If we're talking about a bad arm, as a fan my biggest reaction is "better now than October". Given the number, if not the quality, of righthanded relievers on staff, the team could survive a short DL stay from Rivera, in the interest of having him healthy come crunchtime.

A more troubling thought is if you look at the pattern as: Rivera hasn't been the same since his relatives were electrocuted in his pool in Costa Rica. It's easy to give short shrift to players worries and emotional problems, because their effect on the field can be so hard to predict. Don Larsen, after all, pitched a perfect game the same day he was served divorce papers. Still, what can you do if the problem is that Rivera's head isn't in the game? There's no surgery for that type of wound, no cortisone shot that will grant temporary relief.

Still, the likeliest answer is that the season is still young. Rivera might be slightly out of condition, since he changed his winter routine, and lost time during Spring Training. In that case he'll get better as the season gets going.
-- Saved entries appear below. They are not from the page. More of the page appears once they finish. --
--- config.mk ---
export PLATFORM = sky130hd
export DESIGN_NAME = text_ram_writer_flat
export DESIGN_NICKNAME = d
export VERILOG_FILES = /design/src/rtl/text_ram_writer_if.sv /design/src/rtl/text_ram_writer.sv /design/src/flat_wrapper.sv
export SDC_FILE = /design/constraint.sdc
export NUM_CORES = 1
export LEC_CHECK = 0
export ABC_AREA = 0
export CAP_MARGIN = 20
export CORE_ASPECT_RATIO = 1.2
export CORE_UTILIZATION = 55
export DETAILED_ROUTE_END_ITERATION = 12
export DONT_BUFFER_PORTS = 1
export GPL_TIMING_DRIVEN = 0
export PLACE_DENSITY = 0.71
export SYNTH_ARGS = -nofsm -noshare
export SYNTH_HDL_FRONTEND = slang
export SYNTH_SLANG_ARGS = --single-unit
--- constraint.sdc ---
create_clock -name clk -period 1.6 [get_ports clk]
set_input_delay 0.32 -clock clk [delete_from_list [all_inputs] [get_ports clk]]
set_output_delay 0.32 -clock clk [all_outputs]
set_load 0.01 [all_outputs]
--- src/rtl/text_ram_writer_if.sv ---
// Command handshake between game logic and the text RAM writer.
// Game logic drives the master side; the writer is the slave.
interface text_ram_writer_if #(
    parameter int ADDR_WIDTH = 6,
    parameter int DATA_WIDTH = 8
);
    logic                  cmd_valid;
    logic                  cmd_ready;
    logic [1:0]            cmd_op;
    logic [ADDR_WIDTH-1:0] cmd_addr;
    logic [DATA_WIDTH-1:0] cmd_data;

    modport master (
        output cmd_valid, cmd_op, cmd_addr, cmd_data,
        input  cmd_ready
    );

    modport slave (
        input  cmd_valid, cmd_op, cmd_addr, cmd_data,
        output cmd_ready
    );
endinterface

--- src/rtl/text_ram_writer.sv ---
// Write-side controller for the tile/text RAM: cursor writes, clear and fill sequences.
// Define TEXT_RAM_WRITER_CLEAR_ON_RESET_EN to run a full clear after every reset release.
module text_ram_writer #(
    parameter int ADDR_WIDTH = 6,
    parameter int DATA_WIDTH = 8,
    parameter logic [DATA_WIDTH-1:0] CLEAR_CHAR = {DATA_WIDTH{1'b0}}
) (
    input  logic                  clk,
    input  logic                  reset_n,
    text_ram_writer_if.slave      cmd,
    output logic                  we,
    output logic [ADDR_WIDTH-1:0] addr_a,
    output logic [DATA_WIDTH-1:0] din_a,
    output logic [ADDR_WIDTH-1:0] cursor,
    output logic                  busy
);
    typedef enum logic [1:0] {
        ST_IDLE  = 2'b00,
        ST_CLEAR = 2'b01,
        ST_FILL  = 2'b10
    } state_t;

    localparam logic [1:0] OP_WRITE  = 2'b00;
    localparam logic [1:0] OP_SETCUR = 2'b01;
    localparam logic [1:0] OP_CLEAR  = 2'b10;
    localparam logic [1:0] OP_FILL   = 2'b11;

    localparam logic [ADDR_WIDTH-1:0] LAST_ADDR = {ADDR_WIDTH{1'b1}};
    localparam logic [ADDR_WIDTH-1:0] ADDR_ZERO = {ADDR_WIDTH{1'b0}};
    localparam logic [ADDR_WIDTH-1:0] ADDR_ONE  = {{(ADDR_WIDTH-1){1'b0}}, 1'b1};
    localparam logic [DATA_WIDTH-1:0] DATA_ZERO = {DATA_WIDTH{1'b0}};

`ifdef TEXT_RAM_WRITER_CLEAR_ON_RESET_EN
    localparam state_t RESET_STATE = ST_CLEAR;
`else
    localparam state_t RESET_STATE = ST_IDLE;
`endif

    state_t                state_r, state_nxt_s;
    logic [ADDR_WIDTH-1:0] cnt_r, cnt_nxt_s;
    logic [DATA_WIDTH-1:0] fill_data_r, fill_data_nxt_s;
    logic [ADDR_WIDTH-1:0] cursor_r, cursor_nxt_s;
    logic                  we_r, we_nxt_s;
    logic [ADDR_WIDTH-1:0] addr_r, addr_nxt_s;
    logic [DATA_WIDTH-1:0] din_r, din_nxt_s;
    logic                  accept_s;

    assign cmd.cmd_ready = (state_r == ST_IDLE);
    assign busy          = (state_r != ST_IDLE);
    assign accept_s      = cmd.cmd_valid && cmd.cmd_ready;
    assign we            = we_r;
    assign addr_a        = addr_r;
    assign din_a         = din_r;
    assign cursor        = cursor_r;

    // Next-state and next-output logic; the RAM port is only ever driven from registers.
    always_comb begin
        state_nxt_s     = state_r;
        cnt_nxt_s       = cnt_r;
        fill_data_nxt_s = fill_data_r;
        cursor_nxt_s    = cursor_r;
        we_nxt_s        = 1'b0;
        addr_nxt_s      = addr_r;
        din_nxt_s       = din_r;
        case (state_r)
            ST_IDLE: begin
                if (accept_s) begin
                    case (cmd.cmd_op)
                        OP_WRITE: begin
                            we_nxt_s     = 1'b1;
                            addr_nxt_s   = cursor_r;
                            din_nxt_s    = cmd.cmd_data;
                            cursor_nxt_s = cursor_r + ADDR_ONE;
                        end
                        OP_SETCUR: begin
                            cursor_nxt_s = cmd.cmd_addr;
                        end
                        OP_CLEAR: begin
                            state_nxt_s = ST_CLEAR;
                            cnt_nxt_s   = ADDR_ZERO;
                        end
                        OP_FILL: begin
                            state_nxt_s     = ST_FILL;
                            cnt_nxt_s       = cmd.cmd_addr;
                            fill_data_nxt_s = cmd.cmd_data;
                        end
                        default: begin
                            state_nxt_s = ST_IDLE;
                        end
                    endcase
                end else begin
                    state_nxt_s = ST_IDLE;
                end
            end
            ST_CLEAR: begin
                we_nxt_s   = 1'b1;
                addr_nxt_s = cnt_r;
                din_nxt_s  = CLEAR_CHAR;
                // Terminate on an explicit last-address compare, never on wrap to zero.
                if (cnt_r == LAST_ADDR) begin
                    state_nxt_s  = ST_IDLE;
                    cursor_nxt_s = ADDR_ZERO;
                    cnt_nxt_s    = ADDR_ZERO;
                end else begin
                    cnt_nxt_s = cnt_r + ADDR_ONE;
                end
            end
            ST_FILL: begin
                we_nxt_s   = 1'b1;
                addr_nxt_s = cnt_r;
                din_nxt_s  = fill_data_r;
                if (cnt_r == LAST_ADDR) begin
                    state_nxt_s = ST_IDLE;
                    cnt_nxt_s   = ADDR_ZERO;
                end else begin
                    cnt_nxt_s = cnt_r + ADDR_ONE;
                end
            end
            default: begin
                state_nxt_s = ST_IDLE;
            end
        endcase
    end

    // State, sequence counter, cursor and registered RAM write port.
    always_ff @(posedge clk or negedge reset_n) begin
        if (!reset_n) begin
            state_r     <= RESET_STATE;
            cnt_r       <= ADDR_ZERO;
            fill_data_r <= DATA_ZERO;
            cursor_r    <= ADDR_ZERO;
            we_r        <= 1'b0;
            addr_r      <= ADDR_ZERO;
            din_r       <= DATA_ZERO;
        end else begin
            state_r     <= state_nxt_s;
            cnt_r       <= cnt_nxt_s;
            fill_data_r <= fill_data_nxt_s;
            cursor_r    <= cursor_nxt_s;
            we_r        <= we_nxt_s;
            addr_r      <= addr_nxt_s;
            din_r       <= din_nxt_s;
        end
    end
endmodule

--- src/flat_wrapper.sv ---
// flat-port wrapper written by rule: the top's interface ports become plain ports
module text_ram_writer_flat 
#(
    parameter int ADDR_WIDTH = 6,
    parameter int DATA_WIDTH = 8,
    parameter logic [DATA_WIDTH-1:0] CLEAR_CHAR = {DATA_WIDTH{1'b0}}
)
  (clk, reset_n, we, addr_a, din_a, cursor, busy, cmd_cmd_valid, cmd_cmd_op, cmd_cmd_addr, cmd_cmd_data, cmd_cmd_ready);
  text_ram_writer_if #(.ADDR_WIDTH(ADDR_WIDTH), .DATA_WIDTH(DATA_WIDTH)) cmd_i ();
  input  logic clk;
  input  logic reset_n;
  output logic we;
  output logic [ADDR_WIDTH-1:0] addr_a;
  output logic [DATA_WIDTH-1:0] din_a;
  output logic [ADDR_WIDTH-1:0] cursor;
  output logic busy;
  input wire logic [$bits(cmd_i.cmd_valid)-1:0] cmd_cmd_valid;
  input wire logic [$bits(cmd_i.cmd_op)-1:0] cmd_cmd_op;
  input wire logic [$bits(cmd_i.cmd_addr)-1:0] cmd_cmd_addr;
  input wire logic [$bits(cmd_i.cmd_data)-1:0] cmd_cmd_data;
  output wire logic [$bits(cmd_i.cmd_ready)-1:0] cmd_cmd_ready;
  assign cmd_i.cmd_valid = cmd_cmd_valid;
  assign cmd_i.cmd_op = cmd_cmd_op;
  assign cmd_i.cmd_addr = cmd_cmd_addr;
  assign cmd_i.cmd_data = cmd_cmd_data;
  assign cmd_cmd_ready = cmd_i.cmd_ready;
  text_ram_writer #(.ADDR_WIDTH(ADDR_WIDTH), .DATA_WIDTH(DATA_WIDTH), .CLEAR_CHAR(CLEAR_CHAR)) u_core (.clk(clk), .reset_n(reset_n), .cmd(cmd_i), .we(we), .addr_a(addr_a), .din_a(din_a), .cursor(cursor), .busy(busy));
endmodule
# Yosys cells after proc, flatten, opt, wreduce, memory -nomap -nowiden
# Cells that the tools add are included.
# W data, S select, Z words.
totals:
  regBits: 37
  latchBits: 0
  ram_bits: 0
  rom_bits: 0
  inputBits: 19
  output_inout_bits: 23
  elab_cells: 57
  n_memories: 0
classes:
  add_sub_neg: 2
  mul: 0
  div: 0
  magnitude_cmp: 0
  n_eq_ne: 13
  shift: 0
  mux: 21
  n_bitwise: 0
  reduce_logical: 14
op_table:
  columns: ["cell", "n"]
  rows:
  - ["$pmux W6 S2", 5]
  - ["$mux W6", 6]
  - ["$pmux W8 S3", 1]
  - ["$mux W8", 2]
  - ["$add A6 B1 Y6 const B", 2]
  - ["$reduce_and A3 Y1", 4]
  - ["$pmux W2 S2", 2]
  - ["$eq A2 B2 Y1 const B", 3]
  - ["$eq A6 B6 Y1 const B", 1]
  - ["$ne A3 B3 Y1 const B", 2]
  - ["$reduce_bool A2 Y1", 3]
  - ["$eq A2 B1 Y1 const B", 2]
  - ["$logic_not A2 Y1", 2]
  - ["$mux W2", 2]
  - ["$ne A2 B1 Y1 const B", 2]
  - ["$ne A2 B2 Y1 const B", 2]
  - ["$ne A4 B4 Y1 const B", 1]
  - ["$reduce_and A4 Y1", 1]
  - ["$reduce_bool A3 Y1", 1]
  - ["$mux W1", 2]
  - ["$pmux W1 S2", 1]
  - ["$reduce_and A2 Y1", 1]
  - ["$reduce_or A2 Y1", 1]
  - ["$logic_and A1 B1 Y1", 1]

# Depth between registers and ports, before layout
# Gate-level depths: netlist (run 1).
logic_depth:
  depth_word: 4
  mapped_depth: 8
  ltp_nobuf: 6

# Worst setup path after synthesis (run 1)
# OpenSTA, ideal clock, no wires.
synth_timing:
  kind: "reg2reg"
  startpoint: "register u_core.state_r[0]"
  endpoint: "register u_core.cursor_r[5] (netlist: u_core.cursor[5])"
  setup_ns: 0.124
  arrival_time_ns: 1.722
  t_required_ns: 1.476
  slack_ns: -0.246
  path_stages_with_launch: 8
  n_path_buf: 1
  period_less_slack_ns: 1.846
  cell_sequence: "dfrtp_1 -> inv_1 -> ha_1 -> nand2_2 -> a2bb2oi_1 -> or2_0 -> clkbuf_2 -> a211o_1"
synth_via:
  elab_chain_cells: 4
  word_cells_on_any_way: 9
  cone_classes: "4 x eq/ne; 1 x mux; 4 x reduce/logical"
synth_rtl:
  columns: ["element", "line_no", "source"]
  rows:
  - ["start, declared", "text_ram_writer.sv:39", "state_t state_r, state_nxt_s;"]
  - ["start signal, assigned", "text_ram_writer.sv:136", "state_r <= state_nxt_s;"]
  - ["$logic_not A2 Y1 (*)", "text_ram_writer.sv:48", "assign cmd.cmd_ready = (state_r == ST_IDLE);"]
  - ["net cmd_cmd_ready", "flat_wrapper.sv:21", "output wire logic [$bits(cmd_i.cmd_ready)-1:0] cmd_cmd_ready;"]
  - ["$logic_and A1 B1 Y1", "text_ram_writer.sv:50", "assign accept_s = cmd.cmd_valid && cmd.cmd_ready;"]
  - ["$ne A2 B2 Y1 (no source line)", null, null]
  - ["$reduce_and A4 Y1 (no source line)", null, null]
  - ["end signal, assigned", "text_ram_writer.sv:139", "cursor_r <= cursor_nxt_s;"]
  - ["end, declared", "text_ram_writer.sv:42", "logic [ADDR_WIDTH-1:0] cursor_r, cursor_nxt_s;"]
# Mark *: on every way through the listed nets, which the timed path passes. The rest lies on a longest branch.
# A chain may end at the register's enable or synchronous reset.

# Worst setup path after layout (run 1)
# Ends and elaborated chain as after synthesis.

==> results of run 1 <==
## registers in the layout (all words and copies together), names as in the netlist
| name | count |
|---|---|
| u_core.addr_a | 6 |
| u_core.cnt_r | 6 |
| u_core.cursor | 6 |
| u_core.din_a | 8 |
| u_core.fill_data_r | 8 |
| u_core.state_r | 2 |
| u_core.we | 1 |
## timing repair
action                                  in CTS  in global routing
gates resized for setup                      8                 13
endpoints found under the setup margin      32                 28
setup buffers                               12                  5
hold buffers                                 2                  0
hold endpoints to repair                    37                  0
pin swaps                                   11                  4
## power by group
group	switching, uW	internal (uW)
Sequential	529	1370
Clock	318	389
Combinational	938	896
Total	1780	2650
## Yosys cell counts, types with 2 or more instances
master	count	area, um2
and3_1	3	18.8
ha_1	6	75.1
nor2_1	22	82.6
a22oi_1	8	60.1
a21oi_2	6	52.6
nand2_1	7	26.3
nor3_1	2	10.0
a32o_1	2	20.0
nand4_1	2	12.5
a21oi_1	14	70.1
buf_2	2	10.0
mux2i_1	8	80.1
a31oi_1	4	25.0
o21ai_0	8	40.0
nand3_1	3	15.0
o21a_1	3	22.5
inv_1	8	30.0
clkbuf_1	5	18.8
nor2b_1	2	12.5
a22o_1	2	17.5
o31ai_1	3	22.5
mux2_2	8	90.1
dfrtp_1	37	926
## per-layer routing
layer	global-route usage (%)	up-vias	part of all wire (%)	wire length (um)
met1	30.1	791	41	1910
met2	47.0	58	52	2460
met5	0	-	0	0
met4	11.3	0	1.9	87
li1	-	726	-	-
met3	6.99	9	4.9	232
## worst paths after layout
| kind | startpoint | endpoint | slack [ps] | depth (start not counted) |
|---|---|---|---|---|
| worst max register to register | u_core.state_r[0] | u_core.cursor[5] | -100 | 7 |
| max in group asynchronous | reset_n | u_core.fill_data_r[2] | 910 | 2 |
| min in group asynchronous | reset_n | u_core.cnt_r[3] | 510 | 2 |
| worst min register to register | u_core.fill_data_r[0] | u_core.fill_data_r[0] | 510 | 1 |
| worst min-delay path | cmd_cmd_data[4] | u_core.fill_data_r[4] | 190 | 1 |
| worst max-delay path | u_core.state_r[0] | u_core.cursor[5] | -100 | 7 |
## area by class of cell
| class | count | share of cell area [%] |
|---|---|---|
| buffer | 7 | 2.22 |
| clock buffer | 7 | 4.16 |
| clock inverter | 1 | 0.216 |
| inverter | 9 | 1.62 |
| multi-input combinational | 132 | 42.8 |
| sequential | 37 | 40.0 |
| tap | 37 | 2.00 |
| timing repair buffer | 19 | 6.97 |
## critical path, cell delays in order, from the launching register on
cell and delay [ps]:
dfrtp_1 410, inv_2 100, ha_4 230, nand2_4 80
a2bb2oi_4 170, or2_0 210, buf_4 160, a211o_1 250
## logic make-up after synthesis
family | share of synthesized area (%)
buffers and inverters | 4.47
XOR/XNOR | 0.454
adder cells (fa/ha/maj) | 3.89
AND/OR/NAND/NOR | 12.6
flip-flops | 48.0
AO/OA/AOI/OAI | 21.8
multiplexers | 8.81
## per-stage QoR
| step | setup WS, ps | instances | hold slack (ps) | setup TNS, ps | instance area [um2] |
|---|---|---|---|---|---|
| after floorplan | -38.2 | 188 | 24.4 | -51.0 | 1960 |
| after global placement | -324 | 225 | 25.1 | -2160 | 2000 |
| after detailed placement | -328 | 225 | 25.1 | -2790 | 2000 |
| after CTS | -65.3 | 245 | 182 | -176 | 2240 |
| after global routing | -169 | 249 | 173 | -1030 | 2320 |
| final | -104 | 249 | 189 | -340 | 2320 |
==> flow_metrics.env, run 1 <==
export IMPL_clock_latency_ps=290
export IMPL_coreArea_mm2=0.00334
export IMPL_avgSynthCellArea_um2=10.3
export IMPL_clk_pin_slew_ps=80
export IMPL_worstMarginPinSlew_ps=459
export IMPL_total_power_uw=4440
export IMPL_vias=1584
export IMPL_fin_ws_ps=-104
export IMPL_htree_levels=2
export IMPL_syn_nets=213
export IMPL_utilization_pct=69.4
export IMPL_netlist_instances=188
export IMPL_worst_path_max_fanout=7
export IMPL_ant_nets=0
export IMPL_drive_gt1_share_pct=29.7
export IMPL_routed_via_density=6.36
export IMPL_synth_cell_types=46
export IMPL_nNetsFinal=236
export IMPL_grt_antenna_before_repair=0
export IMPL_root_buffer="clkbuf_8"
export IMPL_avgRoutedWirePerCell_um=18.9
export IMPL_fin_crit_sh_pct=107
export IMPL_drt_iter0_markers=83
export IMPL_timing_critical_path_arrival_ps=1880
export IMPL_p_leak_uw=0.000992
export IMPL_start_util_pct=57.8
export IMPL_layout_min_cycle_time_ps=1700
export IMPL_gp_routability_congestion=0.834
export IMPL_cts_buffers=5
export IMPL_place_hpwl_um=3200
export IMPL_max_cap_violations=0
export IMPL_num_antenna_cells=0
export IMPL_grt_total_usage_pct=26.5
export IMPL_io_buffers=0
export IMPL_hold_path_class="primary input to register"
export IMPL_violations="setup timing"
export IMPL_status="finished, violations left"
export IMPL_syn_to_final_growth_pct=20.0
export IMPL_finalWirelength_um=4700
export IMPL_ys_flop_type="dfrtp_1"
export IMPL_ys_seq_area_share_pct=48.0
export IMPL_die_area_mm2=0.00375
export IMPL_slew_headroom_pct=69.2
export IMPL_power_per_cell_area_mw_per_mm2=1920
export IMPL_drc=0
export IMPL_syn_area_mm2=0.00193
export IMPL_cp_start_kind="register"
export IMPL_finalSetupViolCount=7
export IMPL_slew_viol_final=0
export IMPL_clkSinkCount=37
export IMPL_tritoncts="done"
export IMPL_die_h_um=66.9
export IMPL_grt_max_degree=38
export IMPL_fmax_mhz=587
export IMPL_hold_viol=0
export IMPL_synth_edf_count=0
export IMPL_final_common_cell="dfrtp_1"
export IMPL_fillers=253
export IMPL_endpoint_kind="register"
export IMPL_final_setup_skew_ps=8.46
export IMPL_gr_total_overflow=0
export IMPL_fp_dieW_um=56.1
export IMPL_grt_pass1_wl_um=7560
export IMPL_grt_pass1_vias=1635
export IMPL_first_pass_iters=4
export IMPL_synthArstFlopShare_pct=100
export IMPL_cts_buffer_depth=2
export IMPL_ios=42
export IMPL_path_class="register to register"
export IMPL_rsz0062_at_grt="yes"
export IMPL_multi_input_area_um2=992
export IMPL_ys_ff_latch=37
export IMPL_ir_drop_mv=1.25
export IMPL_ys_warn_count=0
export IMPL_final_cell_mix="dfrtp_1 (37), nor2_1 (22), buf_4 (18)"
export IMPL_required_ps=1780
export IMPL_row_count=23
export IMPL_seq_area_um2=926
No activity file was read; power rests on OpenSTA's default activity.
==> run 2, diff against run 1 <==
--- a/config.mk
+++ b/config.mk
@@ -11,7 +11,6 @@
 export CORE_UTILIZATION = 55
 export DETAILED_ROUTE_END_ITERATION = 12
 export DONT_BUFFER_PORTS = 1
-export GPL_TIMING_DRIVEN = 0
 export PLACE_DENSITY = 0.71
 export SYNTH_ARGS = -nofsm -noshare
 export SYNTH_HDL_FRONTEND = slang
==> flow_metrics.env, run 2 (synthesis gave the netlist of run 1 again) <==
export IMPL_status="completed"
export IMPL_fillers=258
export IMPL_hold_viol=0
export IMPL_drc=0
export IMPL_worstMarginPinSlew_ps=599
export IMPL_worst_path_max_fanout=7
export IMPL_final_setup_skew_ps=3.96
export IMPL_io_buffers=0
export IMPL_nNetsFinal=233
export IMPL_slew_viol_final=0
export IMPL_grt_antenna_before_repair=0
export IMPL_finalSetupViolCount=0
export IMPL_wl_met3_um=310
export IMPL_tritoncts="done"
export IMPL_grt_pass1_vias=1529
export IMPL_first_pass_iters=4
export IMPL_fin_cells=246
export IMPL_grt_max_degree=38
export IMPL_clk_pin_slew_ps=70
export IMPL_grt_total_usage_pct=23.7
export IMPL_crit_reg2reg_launch="u_core.state_r[0]"
export IMPL_wl_met2_um=2030
export IMPL_required_ps=1770
export IMPL_fmax_mhz=631
export IMPL_syn_to_final_growth_pct=18.3
export IMPL_fp_dieW_um=56.1
export IMPL_slew_headroom_pct=60.0
export IMPL_gp_routability_congestion=0.896
export IMPL_ant_nets=0
export IMPL_die_h_um=66.9
export IMPL_ff2ff_setup_slack_ps=10
export IMPL_row_count=23
export IMPL_avgRoutedWirePerCell_um=17.0
export IMPL_cp_cell_sequence="inv_2 -> ha_4 -> and3b_2 -> a32o_1 -> a22o_1"
export IMPL_final_cell_mix="dfrtp_1 (37), nor2_1 (22), buf_4 (20)"
export IMPL_endpoint_kind="register"
export IMPL_r2r_cells=5
export IMPL_routed_via_density=6.22
export IMPL_utilization_pct=68.4
export IMPL_num_antenna_cells=0
export IMPL_layout_min_cycle_time_ps=1590
export IMPL_cp_slowest_cell="dfrtp_1"
export IMPL_hold_path_class="primary input to register"
export IMPL_total_power_uw=4560
export IMPL_place_hpwl_um=2970
export IMPL_path_class="register to register"
export IMPL_cp_start_kind="register"
export IMPL_cts_buffers=5
export IMPL_clock_latency_ps=280
export IMPL_start_util_pct=57.8
export IMPL_final_common_cell="dfrtp_1"
export IMPL_finalWirelength_um=4190
export IMPL_clkSinkCount=37
export IMPL_vias=1530
export IMPL_drt_iter0_markers=117
export IMPL_rsz0062_at_grt="yes"
export IMPL_drive_gt1_share_pct=26.8
export IMPL_fin_crit_sh_pct=99.1
export IMPL_holdWs_ps=181
export IMPL_coreArea_mm2=0.00334
export IMPL_rr_endpoint="u_core.cnt_r[5]"
export IMPL_die_area_mm2=0.00375
export IMPL_top_layer_used="met4"
export IMPL_ios=42
export IMPL_max_cap_violations=0
export IMPL_met1_length_um=1750
export IMPL_startpoint="u_core.state_r[0]"
export IMPL_ir_drop_mv=1.14
export IMPL_dp_cells=234
export IMPL_grt_pass1_wl_um=6710
export IMPL_max_stage_delay_ps=380
export IMPL_gr_total_overflow=0
export IMPL_htree_levels=2
export IMPL_timing_critical_path_arrival_ps=1750
export IMPL_worstSetupEndpoint="u_core.cnt_r[5]"
export IMPL_power_per_cell_area_mw_per_mm2=1990
export IMPL_cts_buffer_depth=2
export IMPL_root_buffer="clkbuf_8"
export IMPL_p_leak_uw=0.000998
## run 2: repair_timing
| item | CTS | global route |
|---|---|---|
| cloned | 0 | 0 |
| setup buffers | 1 | 1 |
| hold buffers | 2 | 0 |
| hold endpoints to repair | 37 | 0 |
| pin swaps | 1 | 1 |
| endpoints found under the setup margin | 1 | 8 |
| resized for setup | 2 | 5 |
## run 2: how the worst min path moves through the flow
stage	to	depth (start not counted)	from	slack (ps)
after global placement	u_core.din_a[6]	0	reset_n	30
after detailed placement	u_core.fill_data_r[2]	0	reset_n	30
after global routing	u_core.fill_data_r[0]	1	cmd_cmd_data[0]	160
after floorplan	u_core.addr_a[0]	0	reset_n	20
after CTS	u_core.fill_data_r[6]	1	cmd_cmd_data[6]	170
final	u_core.fill_data_r[6]	1	cmd_cmd_data[6]	180
## run 2: cell type report
type	count	area (um2)	area share [%]
Timing Repair Buffer	23	200	8.76
Clock inverter	3	65.1	2.85
Tap cell	37	46.3	2.03
Clock buffer	5	68.8	3.01
Inverter	9	33.8	1.48
Multi-Input combinational cell	132	945	41.3
Sequential cell	37	926	40.5
## run 2: per-layer routing
layer  GRT usage, %  vias to the layer above
met1           27.6                      735
met4           13.1                        0
li1               -                      723
met5              0                        -
met2           37.8                       61
met3           8.93                       11
$ cat src/rtl/riscv_i32_alu_rr_pick.sv
// Two-way round-robin pick; purely combinational.
// The requester that did not win last time wins a tie.
module riscv_i32_alu_rr_pick
    import riscv_alu_arb_pkg::*;
(
    input  logic [1:0] valid,
    input  req_id_t    last_grant,
    output req_id_t    grant,
    output logic       grant_valid
);

    always_comb begin
        grant       = 1'b0;
        grant_valid = |valid;
        case (valid)
            2'b01:   grant = 1'b0;
            2'b10:   grant = 1'b1;
            2'b11:   grant = ~last_grant;
            default: grant = 1'b0;
        endcase
    end

endmodule
===== config.mk =====
export PLATFORM = sky130hd
export DESIGN_NAME = cpu_step_ctrl_flat
export DESIGN_NICKNAME = d
export VERILOG_FILES = /design/src/rtl/cpu_step_if.sv /design/src/rtl/cpu_step_ctrl.sv /design/src/flat_wrapper.sv
export SDC_FILE = /design/constraint.sdc
export NUM_CORES = 1
export LEC_CHECK = 0
export CORE_AREA = 2 2 75 77
export DETAILED_ROUTE_END_ITERATION = 10
export DIE_AREA = 0 0 77 79
export PLACE_DENSITY = 0.83
export RECOVER_POWER = 100
export SETUP_SLACK_MARGIN = 0.2
export SLEW_MARGIN = 40
export SYNTH_ARGS = -nofsm -noshare
export SYNTH_HDL_FRONTEND = slang
export SYNTH_SLANG_ARGS = --single-unit

===== constraint.sdc =====
create_clock -name clk -period 2.65 [get_ports clk]
set_input_delay 0.3975 -clock clk [delete_from_list [all_inputs] [get_ports clk]]
set_output_delay 0.3975 -clock clk [all_outputs]
set_load 0.02 [all_outputs]

===== src/rtl/cpu_step_if.sv =====
// Handshake/status bundle between the step-button logic, the CPU and the
// single-step controller. Both sides see the same nets; direction comes
// from the modport.
interface cpu_step_if #(
    parameter int CNT_W = 16
);
    logic             step_pulse;
    logic             mode_run;
    logic             step_unit;
    logic             halt_req;
    logic             instr_done;
    logic             cpu_en;
    logic             busy;
    logic [1:0]       state;
    logic             timeout;
    logic [CNT_W-1:0] cycle_cnt;
    logic [CNT_W-1:0] instr_cnt;

    // Stimulus / CPU side: drives the requests, observes the enable and status
    modport master (
        output step_pulse, mode_run, step_unit, halt_req, instr_done,
        input  cpu_en, busy, state, timeout, cycle_cnt, instr_cnt
    );

    // Controller side
    modport slave (
        input  step_pulse, mode_run, step_unit, halt_req, instr_done,
        output cpu_en, busy, state, timeout, cycle_cnt, instr_cnt
    );
endinterface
After all, this is only week one.

2 comments:

DJ said...

Yeah, that was quite an eye-opening postseason. On the day before the Division Series started, when they announced the postseason roster, I was wondering what on earth they were doing, putting the skinny kid with the 5+ ERA was doing going to the playoffs. By Game Four, I wanted Rivera to come in to face Edgar Martinez with the bases loaded, replacing Wetteland mid-meltdown.

The thing was, it wasn't like Wetteland was done after that meltdown against the Mariners. He still had three good years left. He'd just run into a bunch of guys, who for some reason (one good reason: they had a couple of Hall of Famers in the middle of the lineup) just had his number.